España cuenta con 46.454 viviendas a la venta por encima del millón de euros, según datos de Idealista a junio de 2024. Sin embargo, este mercado está muy concentrado geográficamente: el 70% de estas propiedades se encuentran únicamente en cuatro provincias: Málaga, Madrid, Baleares y Barcelona.
En concreto, Málaga lidera la oferta con 9.472 inmuebles de lujo, seguida por Madrid con 9.276, Baleares con 8.060 y Barcelona con 5.492. Estas cuatro provincias suponen casi siete de cada diez viviendas de lujo disponibles en el país. Si sumamos a otras provincias con más de mil inmuebles de ese rango, el porcentaje alcanza el 88,7%, lo que refleja aún más la concentración de este segmento del mercado.
Este fenómeno responde a varios factores. En primer lugar, el precio del suelo en estas provincias es elevado, lo que impulsa el coste final de las viviendas. Además, en estas zonas existen mercados diferenciados: grandes ciudades con alta presión demográfica y zonas costeras con atractivo para compradores nacionales y extranjeros con alto poder adquisitivo.

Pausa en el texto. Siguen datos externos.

File: config.mk
export PLATFORM = sky130hd
export DESIGN_NAME = ps2_keystroke_sequencer
export DESIGN_NICKNAME = d
export VERILOG_FILES = /design/src/rtl/ps2_pkg.sv /design/src/rtl/ps2_key_fifo.sv /design/src/rtl/ps2_keystroke_sequencer.sv
export SDC_FILE = /design/constraint.sdc
export NUM_CORES = 1
export LEC_CHECK = 0
export BUFFER_PORTS_ARGS = -buffer_cell sky130_fd_sc_hd__buf_2
export CORE_MARGIN = 1.5
export CORE_UTILIZATION = 35
export CTS_BUF_LIST = sky130_fd_sc_hd__clkbuf_4 sky130_fd_sc_hd__clkbuf_8
export DETAILED_ROUTE_END_ITERATION = 8
export PLACE_DENSITY = 0.47
export SYNTH_ARGS = -nofsm -noshare
export SYNTH_HDL_FRONTEND = slang
export SYNTH_HIERARCHICAL = 1
export SYNTH_SLANG_ARGS = --single-unit
File: constraint.sdc
create_clock -name CLOCK_50 -period 2.8 [get_ports CLOCK_50]
set_input_delay 0.28 -clock CLOCK_50 [delete_from_list [all_inputs] [get_ports CLOCK_50]]
set_output_delay 0.28 -clock CLOCK_50 [all_outputs]
set_load 0.02 [all_outputs]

Las ciudades ofrecen demanda de profesionales con altos ingresos que buscan viviendas exclusivas, mientras que las costas atraen a compradores nacionales y extranjeros interesados tanto en residencias principales como en inversiones por la rentabilidad que ofrece el alquiler turístico.
No solo el lujo se concentra, sino que el segmento de ultralujo, definido por viviendas con un precio superior a los tres millones de euros, está aún más concentrado. Madrid, Málaga y Baleares concentran cuatro de cada cinco viviendas en este rango, con un total de 8.263 inmuebles. Barcelona, Alicante, Girona y Santa Cruz de Tenerife completan las provincias donde hay oferta significativa. Por otro lado, quince provincias no cuentan con ningún inmueble de ultralujo a la venta, entre ellas Soria y Palencia, donde ni siquiera hay viviendas por encima del millón de euros.

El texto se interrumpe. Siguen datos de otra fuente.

`src/rtl/result_deframer.sv`:
```
// Result stream deframer: rebuilds {mode, word_a, word_b} frames from a
// byte-wide strobed input. It checks the header and checksum, aborts on long
// inter-byte gaps, and holds the last good frame on its output registers.
module result_deframer #(
    parameter logic [3:0] HDR_MARK       = 4'hA,
    parameter int         TIMEOUT_CYCLES = 255,
    parameter int         CNT_W          = 8
) (
    input  logic        clk,
    input  logic        rst_n,
    input  logic        ena,
    input  logic [7:0]  in_byte,
    input  logic        in_valid,
    output logic [31:0] word_a,
    output logic [31:0] word_b,
    output logic [2:0]  mode,
    output logic        frame_valid,
    output logic        frame_err,
    output logic [1:0]  err_code,
    output logic        busy
);

    typedef enum logic [1:0] {
        IDLE = 2'd0,
        RX_A = 2'd1,
        RX_B = 2'd2,
        CHK  = 2'd3
    } state_t;

    localparam logic [CNT_W-1:0] GAP_LAST = CNT_W'(TIMEOUT_CYCLES - 1);

    state_t            r_state;
    state_t            w_state_nxt;
    logic [31:0]       r_sh_a;
    logic [31:0]       r_sh_b;
    logic [2:0]        r_sh_mode;
    logic [7:0]        r_xor;
    logic [1:0]        r_idx;
    logic [CNT_W-1:0]  r_gap;
    logic [31:0]       r_word_a;
    logic [31:0]       r_word_b;
    logic [2:0]        r_mode;
    logic              r_frame_valid;
    logic              r_frame_err;
    logic [1:0]        r_err_code;
    logic              r_busy;

    logic              w_accept;
    logic              w_hdr_ok;
    logic              w_timeout;
    logic              w_commit;
    logic              w_err;
    logic [1:0]        w_err_code_nxt;

    assign w_accept  = ena & in_valid;
    assign w_hdr_ok  = (in_byte[7:4] == HDR_MARK) && (in_byte[3] == 1'b0);
    // The increment that would make the gap count reach TIMEOUT_CYCLES aborts.
    assign w_timeout = ena && !in_valid && (r_state != IDLE) && (r_gap == GAP_LAST);

    // Next-state and pulse/error decisions for the frame FSM.
    always_comb begin
        w_state_nxt    = r_state;
        w_commit       = 1'b0;
        w_err          = 1'b0;
        w_err_code_nxt = r_err_code;
        case (r_state)
            IDLE: begin
                if (w_accept && w_hdr_ok) begin
                    if (in_byte[2:0] <= 3'd4) begin
                        w_state_nxt = RX_A;
                    end else begin
                        w_err          = 1'b1;
                        w_err_code_nxt = 2'b11;
                    end
                end else begin
                    w_state_nxt = IDLE;
                end
            end
            RX_A, RX_B: begin
                if (w_accept) begin
                    if (r_idx == 2'd3) begin
                        w_state_nxt = (r_state == RX_A) ? RX_B : CHK;
                    end else begin
                        w_state_nxt = r_state;
                    end
                end else if (w_timeout) begin
                    w_state_nxt    = IDLE;
                    w_err          = 1'b1;
                    w_err_code_nxt = 2'b10;
                end else begin
                    w_state_nxt = r_state;
                end
            end
            CHK: begin
                if (w_accept) begin
                    w_state_nxt = IDLE;
                    if (in_byte == r_xor) begin
                        w_commit = 1'b1;
                    end else begin
                        w_err          = 1'b1;
                        w_err_code_nxt = 2'b01;
                    end
                end else if (w_timeout) begin
                    w_state_nxt    = IDLE;
                    w_err          = 1'b1;
                    w_err_code_nxt = 2'b10;
                end else begin
                    w_state_nxt = CHK;
                end
            end
            default: begin
                w_state_nxt = IDLE;
            end
        endcase
    end

    // State, shadow datapath, gap counter and output registers.
    always_ff @(posedge clk) begin
        if (!rst_n) begin
            r_state       <= IDLE;
            r_sh_a        <= 32'd0;
            r_sh_b        <= 32'd0;
            r_sh_mode     <= 3'd0;
            r_xor         <= 8'd0;
            r_idx         <= 2'd0;
            r_gap         <= '0;
            r_word_a      <= 32'd0;
            r_word_b      <= 32'd0;
            r_mode        <= 3'd0;
            r_frame_valid <= 1'b0;
            r_frame_err   <= 1'b0;
            r_err_code    <= 2'b00;
            r_busy        <= 1'b0;
        end else begin
            // Pulses last one cycle whatever ena does; decisions already need ena.
            r_frame_valid <= w_commit;
            r_frame_err   <= w_err;
            if (ena) begin
                r_state    <= w_state_nxt;
                r_busy     <= (w_state_nxt != IDLE);
                r_err_code <= w_err_code_nxt;
                if ((w_state_nxt == IDLE) || in_valid) begin
                    r_gap <= '0;
                end else begin
                    r_gap <= r_gap + CNT_W'(1);
                end
                if (in_valid) begin
                    case (r_state)
                        IDLE: begin
                            if (w_state_nxt == RX_A) begin
                                r_sh_mode <= in_byte[2:0];
                                r_xor     <= in_byte;
                                r_idx     <= 2'd0;
                            end
                        end
                        RX_A: begin
                            r_sh_a <= {r_sh_a[23:0], in_byte};
                            r_xor  <= r_xor ^ in_byte;
                            r_idx  <= r_idx + 2'd1;
                        end
                        RX_B: begin
                            r_sh_b <= {r_sh_b[23:0], in_byte};
                            r_xor  <= r_xor ^ in_byte;
                            r_idx  <= r_idx + 2'd1;
                        end
                        default: begin
                        end
                    endcase
                end
                if (w_commit) begin
                    r_word_a <= r_sh_a;
                    r_word_b <= r_sh_b;
                    r_mode   <= r_sh_mode;
                end
            end
        end
    end

    assign word_a      = r_word_a;
    assign word_b      = r_word_b;
    assign mode        = r_mode;
    assign frame_valid = r_frame_valid;
    assign frame_err   = r_frame_err;
    assign err_code    = r_err_code;
    assign busy        = r_busy;

endmodule

```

Estas provincias sin oferta de lujo o ultralujo son mayoritariamente interiores, con menor presión demográfica, precios de suelo más asequibles y menor presencia de rentas muy altas. Esta combinación limita tanto la oferta como la demanda de viviendas en ese rango de precios. La escasa conectividad con grandes urbes también influye, restringiendo así el interés de compradores con altos ingresos.

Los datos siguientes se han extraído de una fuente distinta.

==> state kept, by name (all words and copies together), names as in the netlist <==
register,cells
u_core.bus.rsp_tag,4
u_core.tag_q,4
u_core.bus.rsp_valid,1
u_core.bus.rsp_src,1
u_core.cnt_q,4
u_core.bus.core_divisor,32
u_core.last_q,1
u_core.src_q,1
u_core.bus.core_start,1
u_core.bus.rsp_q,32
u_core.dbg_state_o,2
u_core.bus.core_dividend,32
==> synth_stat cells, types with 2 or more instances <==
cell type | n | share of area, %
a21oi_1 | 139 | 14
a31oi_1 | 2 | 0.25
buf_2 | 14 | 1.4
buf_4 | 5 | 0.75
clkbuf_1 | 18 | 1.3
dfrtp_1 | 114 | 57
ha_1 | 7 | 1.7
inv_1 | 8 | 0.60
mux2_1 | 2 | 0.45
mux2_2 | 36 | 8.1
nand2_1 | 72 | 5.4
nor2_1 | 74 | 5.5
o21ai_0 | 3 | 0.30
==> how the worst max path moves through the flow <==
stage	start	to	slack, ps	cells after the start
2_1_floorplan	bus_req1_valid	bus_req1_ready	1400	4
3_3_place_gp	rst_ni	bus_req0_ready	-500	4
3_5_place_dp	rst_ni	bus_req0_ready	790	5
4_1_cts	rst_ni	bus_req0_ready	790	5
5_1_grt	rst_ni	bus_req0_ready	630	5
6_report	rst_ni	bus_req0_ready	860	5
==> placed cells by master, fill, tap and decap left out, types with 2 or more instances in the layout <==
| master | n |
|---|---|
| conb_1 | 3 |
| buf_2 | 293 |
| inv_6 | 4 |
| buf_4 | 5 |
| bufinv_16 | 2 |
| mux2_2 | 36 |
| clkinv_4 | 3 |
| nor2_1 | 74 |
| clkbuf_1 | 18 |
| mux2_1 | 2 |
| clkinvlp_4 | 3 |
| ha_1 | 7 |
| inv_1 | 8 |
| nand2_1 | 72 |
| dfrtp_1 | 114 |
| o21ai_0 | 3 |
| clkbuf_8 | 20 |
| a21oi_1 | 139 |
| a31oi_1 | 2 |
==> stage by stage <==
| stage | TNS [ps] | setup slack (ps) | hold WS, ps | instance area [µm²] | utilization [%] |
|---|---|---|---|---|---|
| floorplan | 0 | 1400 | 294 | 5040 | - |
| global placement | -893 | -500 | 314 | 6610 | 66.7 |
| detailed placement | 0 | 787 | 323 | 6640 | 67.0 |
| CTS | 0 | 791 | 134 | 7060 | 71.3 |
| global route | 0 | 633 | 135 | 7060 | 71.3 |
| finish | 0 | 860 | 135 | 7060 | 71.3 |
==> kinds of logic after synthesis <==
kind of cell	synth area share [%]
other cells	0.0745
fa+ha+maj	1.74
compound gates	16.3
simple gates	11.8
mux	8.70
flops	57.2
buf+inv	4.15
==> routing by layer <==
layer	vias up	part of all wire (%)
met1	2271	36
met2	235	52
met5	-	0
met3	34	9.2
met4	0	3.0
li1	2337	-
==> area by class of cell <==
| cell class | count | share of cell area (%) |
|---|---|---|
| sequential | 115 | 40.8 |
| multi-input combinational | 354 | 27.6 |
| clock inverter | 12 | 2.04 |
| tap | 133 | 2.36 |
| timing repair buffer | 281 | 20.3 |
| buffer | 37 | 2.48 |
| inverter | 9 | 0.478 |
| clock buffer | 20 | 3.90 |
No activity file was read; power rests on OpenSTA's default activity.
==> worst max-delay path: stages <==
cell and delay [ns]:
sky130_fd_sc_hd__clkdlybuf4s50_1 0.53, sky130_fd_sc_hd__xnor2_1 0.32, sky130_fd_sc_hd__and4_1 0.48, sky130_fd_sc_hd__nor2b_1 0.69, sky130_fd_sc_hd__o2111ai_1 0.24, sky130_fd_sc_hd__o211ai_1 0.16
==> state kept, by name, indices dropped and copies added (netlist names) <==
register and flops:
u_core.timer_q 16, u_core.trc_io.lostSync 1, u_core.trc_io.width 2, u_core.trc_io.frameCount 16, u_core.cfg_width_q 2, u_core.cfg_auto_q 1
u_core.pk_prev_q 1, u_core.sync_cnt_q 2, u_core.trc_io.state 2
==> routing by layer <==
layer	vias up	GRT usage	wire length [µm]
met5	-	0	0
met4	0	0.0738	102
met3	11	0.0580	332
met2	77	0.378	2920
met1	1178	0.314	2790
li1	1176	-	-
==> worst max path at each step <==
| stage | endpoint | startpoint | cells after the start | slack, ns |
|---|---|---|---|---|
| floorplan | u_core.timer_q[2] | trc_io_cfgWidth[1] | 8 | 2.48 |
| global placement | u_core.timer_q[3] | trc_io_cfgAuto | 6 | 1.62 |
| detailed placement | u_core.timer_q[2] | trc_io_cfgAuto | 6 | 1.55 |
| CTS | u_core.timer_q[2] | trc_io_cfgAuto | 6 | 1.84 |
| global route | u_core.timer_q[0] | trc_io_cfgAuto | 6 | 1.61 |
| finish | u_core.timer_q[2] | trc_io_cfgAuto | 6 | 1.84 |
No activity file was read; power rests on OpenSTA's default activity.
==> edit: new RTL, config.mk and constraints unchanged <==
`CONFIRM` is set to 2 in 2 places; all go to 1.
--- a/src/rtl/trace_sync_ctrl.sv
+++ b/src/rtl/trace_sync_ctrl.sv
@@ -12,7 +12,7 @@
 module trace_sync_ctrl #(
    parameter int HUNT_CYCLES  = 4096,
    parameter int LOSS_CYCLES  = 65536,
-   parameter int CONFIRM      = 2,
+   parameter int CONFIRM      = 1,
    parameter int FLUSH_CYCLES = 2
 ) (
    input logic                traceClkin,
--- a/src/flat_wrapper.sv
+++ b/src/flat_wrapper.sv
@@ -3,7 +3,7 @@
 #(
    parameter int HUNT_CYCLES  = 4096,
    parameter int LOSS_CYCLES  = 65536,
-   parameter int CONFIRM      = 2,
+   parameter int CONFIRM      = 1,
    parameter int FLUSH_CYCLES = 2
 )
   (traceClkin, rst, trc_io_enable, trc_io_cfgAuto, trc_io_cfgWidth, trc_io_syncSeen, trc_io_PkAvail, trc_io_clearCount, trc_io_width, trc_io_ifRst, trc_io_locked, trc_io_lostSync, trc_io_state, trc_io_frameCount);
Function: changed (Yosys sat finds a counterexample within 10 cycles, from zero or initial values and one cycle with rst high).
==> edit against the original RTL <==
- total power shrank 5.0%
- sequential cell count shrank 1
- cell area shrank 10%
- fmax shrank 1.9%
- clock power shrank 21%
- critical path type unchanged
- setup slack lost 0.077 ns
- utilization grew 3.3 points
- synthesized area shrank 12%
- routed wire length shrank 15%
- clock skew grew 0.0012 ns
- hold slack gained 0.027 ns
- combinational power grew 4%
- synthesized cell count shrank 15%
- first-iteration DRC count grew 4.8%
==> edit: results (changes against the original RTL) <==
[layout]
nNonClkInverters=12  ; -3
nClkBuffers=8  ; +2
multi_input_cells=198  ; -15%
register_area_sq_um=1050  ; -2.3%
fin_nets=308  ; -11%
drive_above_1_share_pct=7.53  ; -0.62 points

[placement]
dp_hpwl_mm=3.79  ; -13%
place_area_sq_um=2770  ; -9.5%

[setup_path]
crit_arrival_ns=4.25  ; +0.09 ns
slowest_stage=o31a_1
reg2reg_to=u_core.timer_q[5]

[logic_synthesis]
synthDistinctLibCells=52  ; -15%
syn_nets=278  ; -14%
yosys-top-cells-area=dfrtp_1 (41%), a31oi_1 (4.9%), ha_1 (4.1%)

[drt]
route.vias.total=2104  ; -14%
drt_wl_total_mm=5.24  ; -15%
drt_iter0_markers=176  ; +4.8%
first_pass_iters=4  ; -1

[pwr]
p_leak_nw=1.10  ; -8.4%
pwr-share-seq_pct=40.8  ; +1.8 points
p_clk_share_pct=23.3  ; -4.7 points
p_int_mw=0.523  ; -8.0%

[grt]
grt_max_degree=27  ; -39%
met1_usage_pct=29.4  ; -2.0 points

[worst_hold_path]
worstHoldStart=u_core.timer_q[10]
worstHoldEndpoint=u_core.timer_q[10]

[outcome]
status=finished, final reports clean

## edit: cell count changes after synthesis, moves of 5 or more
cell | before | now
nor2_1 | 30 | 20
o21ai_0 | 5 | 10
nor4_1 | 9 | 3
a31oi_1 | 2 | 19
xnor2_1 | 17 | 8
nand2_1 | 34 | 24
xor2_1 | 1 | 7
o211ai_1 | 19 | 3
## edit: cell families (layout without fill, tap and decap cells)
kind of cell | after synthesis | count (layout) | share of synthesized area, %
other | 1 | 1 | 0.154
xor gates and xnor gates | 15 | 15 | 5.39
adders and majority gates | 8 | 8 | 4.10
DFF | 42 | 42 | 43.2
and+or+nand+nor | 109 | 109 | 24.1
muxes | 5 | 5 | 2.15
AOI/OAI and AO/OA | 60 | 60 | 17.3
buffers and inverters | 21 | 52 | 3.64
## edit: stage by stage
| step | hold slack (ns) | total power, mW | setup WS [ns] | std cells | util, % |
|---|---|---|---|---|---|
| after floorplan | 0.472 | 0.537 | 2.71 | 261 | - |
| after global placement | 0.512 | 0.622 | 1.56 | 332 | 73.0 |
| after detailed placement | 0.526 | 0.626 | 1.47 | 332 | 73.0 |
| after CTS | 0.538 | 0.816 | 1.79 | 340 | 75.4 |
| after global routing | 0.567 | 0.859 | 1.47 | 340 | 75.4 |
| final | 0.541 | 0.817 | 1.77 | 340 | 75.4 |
[src/rtl/error_message_sequencer.sv]
// Glitch-filters error/warning flags, latches the system fault until acknowledged,
// and rotates the active conditions into one message code for the display drivers.
module error_message_sequencer #(
    parameter int FILTER_CYCLES = 16,
    parameter int DWELL_CYCLES  = 50_000_000
) (
    input  logic       clk,
    input  logic       rst,
    input  logic [5:0] err_flags,
    input  logic [5:0] warn_flags,
    input  logic       fault_ack,
    output logic [3:0] msg_code,
    output logic       msg_is_error,
    output logic       msg_new,
    output logic       critical_error,
    output logic [3:0] err_count,
    output logic [3:0] warn_count,
    output logic       alarm_led
);
    localparam int FC_W = (FILTER_CYCLES < 2) ? 1 : $clog2(FILTER_CYCLES);
    localparam int DW_W = $clog2(DWELL_CYCLES);
    localparam logic [FC_W-1:0] FILT_LAST  = FC_W'(FILTER_CYCLES - 1);
    localparam logic [DW_W-1:0] DWELL_LAST = DW_W'(DWELL_CYCLES - 1);
    localparam logic [DW_W-1:0] HALF_LAST  = DW_W'(DWELL_CYCLES / 2 - 1);

    typedef enum logic {IDLE, SHOW} state_t;

    function automatic logic [3:0] lowest_set(input logic [11:0] v);
        logic [3:0] res;
        res = 4'd0;
        for (int k = 11; k >= 0; k--) begin
            if (v[k]) res = 4'(k);
        end
        return res;
    endfunction

    // First active slot strictly above cur, wrapping; returns cur if it is the only one.
    function automatic logic [3:0] next_above(input logic [11:0] v, input logic [3:0] cur);
        logic [3:0] res;
        logic       found;
        logic [4:0] s;
        res   = cur;
        found = 1'b0;
        for (int k = 1; k < 12; k++) begin
            s = {1'b0, cur} + 5'(k);
            if (s >= 5'd12) s = s - 5'd12;
            if (!found && v[s[3:0]]) begin
                res   = s[3:0];
                found = 1'b1;
            end
        end
        return res;
    endfunction

    function automatic logic [3:0] popcount6(input logic [5:0] v);
        logic [3:0] n;
        n = 4'd0;
        for (int k = 0; k < 6; k++) n = n + {3'd0, v[k]};
        return n;
    endfunction

    logic [11:0]           raw;
    logic [11:0]           filt_q, filt_d;
    logic [11:0][FC_W-1:0] fcnt_q, fcnt_d;
    logic                  latch_q, latch_d;
    logic [11:0]           act;
    logic [5:0]            a_prev_q;
    logic [5:0]            rise;
    state_t                state_q, state_d;
    logic [3:0]            slot_q, slot_d;
    logic [DW_W-1:0]       dwell_q, dwell_d;
    logic [3:0]            code_d;
    logic                  msg_new_q;
    logic                  crit_q;
    logic [3:0]            err_cnt_q, warn_cnt_q;
    logic [DW_W-1:0]       half_q, half_d;
    logic                  led_q, led_d;

    assign raw = {warn_flags, err_flags};

    always_comb begin
        filt_d = filt_q;
        fcnt_d = fcnt_q;
        for (int i = 0; i < 12; i++) begin
            if (raw[i] == filt_q[i]) begin
                fcnt_d[i] = '0;
            end else if (fcnt_q[i] == FILT_LAST) begin
                filt_d[i] = raw[i];
                fcnt_d[i] = '0;
            end else begin
                fcnt_d[i] = fcnt_q[i] + 1'b1;
            end
        end
    end

    // Latch sets on the same edge the filtered bit rises, so a coincident ack loses.
    assign latch_d = filt_d[5] | (latch_q & ~(fault_ack & ~filt_q[5]));
    assign act     = {filt_q[11:6], latch_q, filt_q[4:0]};
    assign rise    = act[5:0] & ~a_prev_q;

    always_ff @(posedge clk) begin
        if (rst) begin
            state_q <= IDLE;
            slot_q  <= 4'd0;
            dwell_q <= '0;
        end else begin
            state_q <= state_d;
            slot_q  <= slot_d;
            dwell_q <= dwell_d;
        end
    end

    always_comb begin
        state_d = state_q;
        slot_d  = slot_q;
        dwell_d = '0;
        case (state_q)
            IDLE: begin
                if (act != 12'd0) begin
                    state_d = SHOW;
                    slot_d  = lowest_set(act);
                end
            end
            SHOW: begin
                if (act == 12'd0) begin
                    state_d = IDLE;
                end else if (!act[slot_q]) begin
                    slot_d = next_above(act, slot_q);
                end else if (slot_q >= 4'd6 && rise != 6'd0) begin
                    slot_d = lowest_set({6'd0, rise});
                end else if (dwell_q == DWELL_LAST) begin
                    slot_d = next_above(act, slot_q);
                end else begin
                    dwell_d = dwell_q + 1'b1;
                end
            end
            default: state_d = IDLE;
        endcase
    end

    always_comb begin
        msg_code     = (state_q == SHOW) ? slot_q + 4'd1 : 4'd0;
        code_d       = (state_d == SHOW) ? slot_d + 4'd1 : 4'd0;
        msg_is_error = (msg_code != 4'd0) && (msg_code <= 4'd6);
    end

    always_comb begin
        half_d = '0;
        led_d  = 1'b0;
        if (crit_q) begin
            if (half_q == HALF_LAST) begin
                led_d = ~led_q;
            end else begin
                half_d = half_q + 1'b1;
                led_d  = led_q;
            end
        end
    end

    always_ff @(posedge clk) begin
        if (rst) begin
            filt_q     <= '0;
            fcnt_q     <= '0;
            latch_q    <= 1'b0;
            a_prev_q   <= '0;
            msg_new_q  <= 1'b0;
            crit_q     <= 1'b0;
            err_cnt_q  <= 4'd0;
            warn_cnt_q <= 4'd0;
            half_q     <= '0;
            led_q      <= 1'b0;
        end else begin
            filt_q     <= filt_d;
            fcnt_q     <= fcnt_d;
            latch_q    <= latch_d;
            a_prev_q   <= act[5:0];
            msg_new_q  <= (code_d != msg_code);
            crit_q     <= |act[5:0];
            err_cnt_q  <= popcount6(act[5:0]);
            warn_cnt_q <= popcount6(act[11:6]);
            half_q     <= half_d;
            led_q      <= led_d;
        end
    end

    assign msg_new        = msg_new_q;
    assign critical_error = crit_q;
    assign err_count      = err_cnt_q;
    assign warn_count     = warn_cnt_q;
    assign alarm_led      = led_q;
endmodule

Además, el mercado de viviendas exclusivas ha experimentado un crecimiento notable en el último año. En 2023 había 43.707 viviendas de lujo a la venta, aumento del 6,3% respecto al año previo, y 8.725 inmuebles de ultralujo, que han crecido un 20,5%. Este impulso responde a la consolidación de España como destino preferente para la élite europea, que busca tanto residencias secundarias como lugares para teletrabajar, especialmente en localidades costeras próximas a aeropuertos internacionales como Málaga, Alicante, Valencia y Barcelona.
Otro factor que impacta en esta dinámica es la creciente presión demográfica en las grandes ciudades, sumada a la falta de suelo disponible para nuevas promociones en muchas provincias. Los costes de construcción residencial también se han disparado un 26,6% entre 2019 y 2026, encareciendo aún más las viviendas, especialmente en zonas donde la presión demográfica es menos intensa pero la demanda sigue activa.
Este escenario plantea un mercado inmobiliario de lujo altamente segmentado, donde la oferta está ligada a la geografía, la demanda de perfiles de alto poder adquisitivo y las condiciones de suelo y construcción. Entender esta concentración es clave para analizar las tendencias del sector y sus perspectivas para los próximos años. Puedes consultar más detalles en Idealista y el análisis del Ministerio de Transportes, Movilidad y Agenda Urbana.
El mercado inmobiliario de lujo en España refleja la disparidad territorial del país y la fuerte atracción que ejercen ciertos destinos sobre compradores con alto poder adquisitivo, lo que tiende a acentuar la concentración de la oferta en pocas provincias punteras.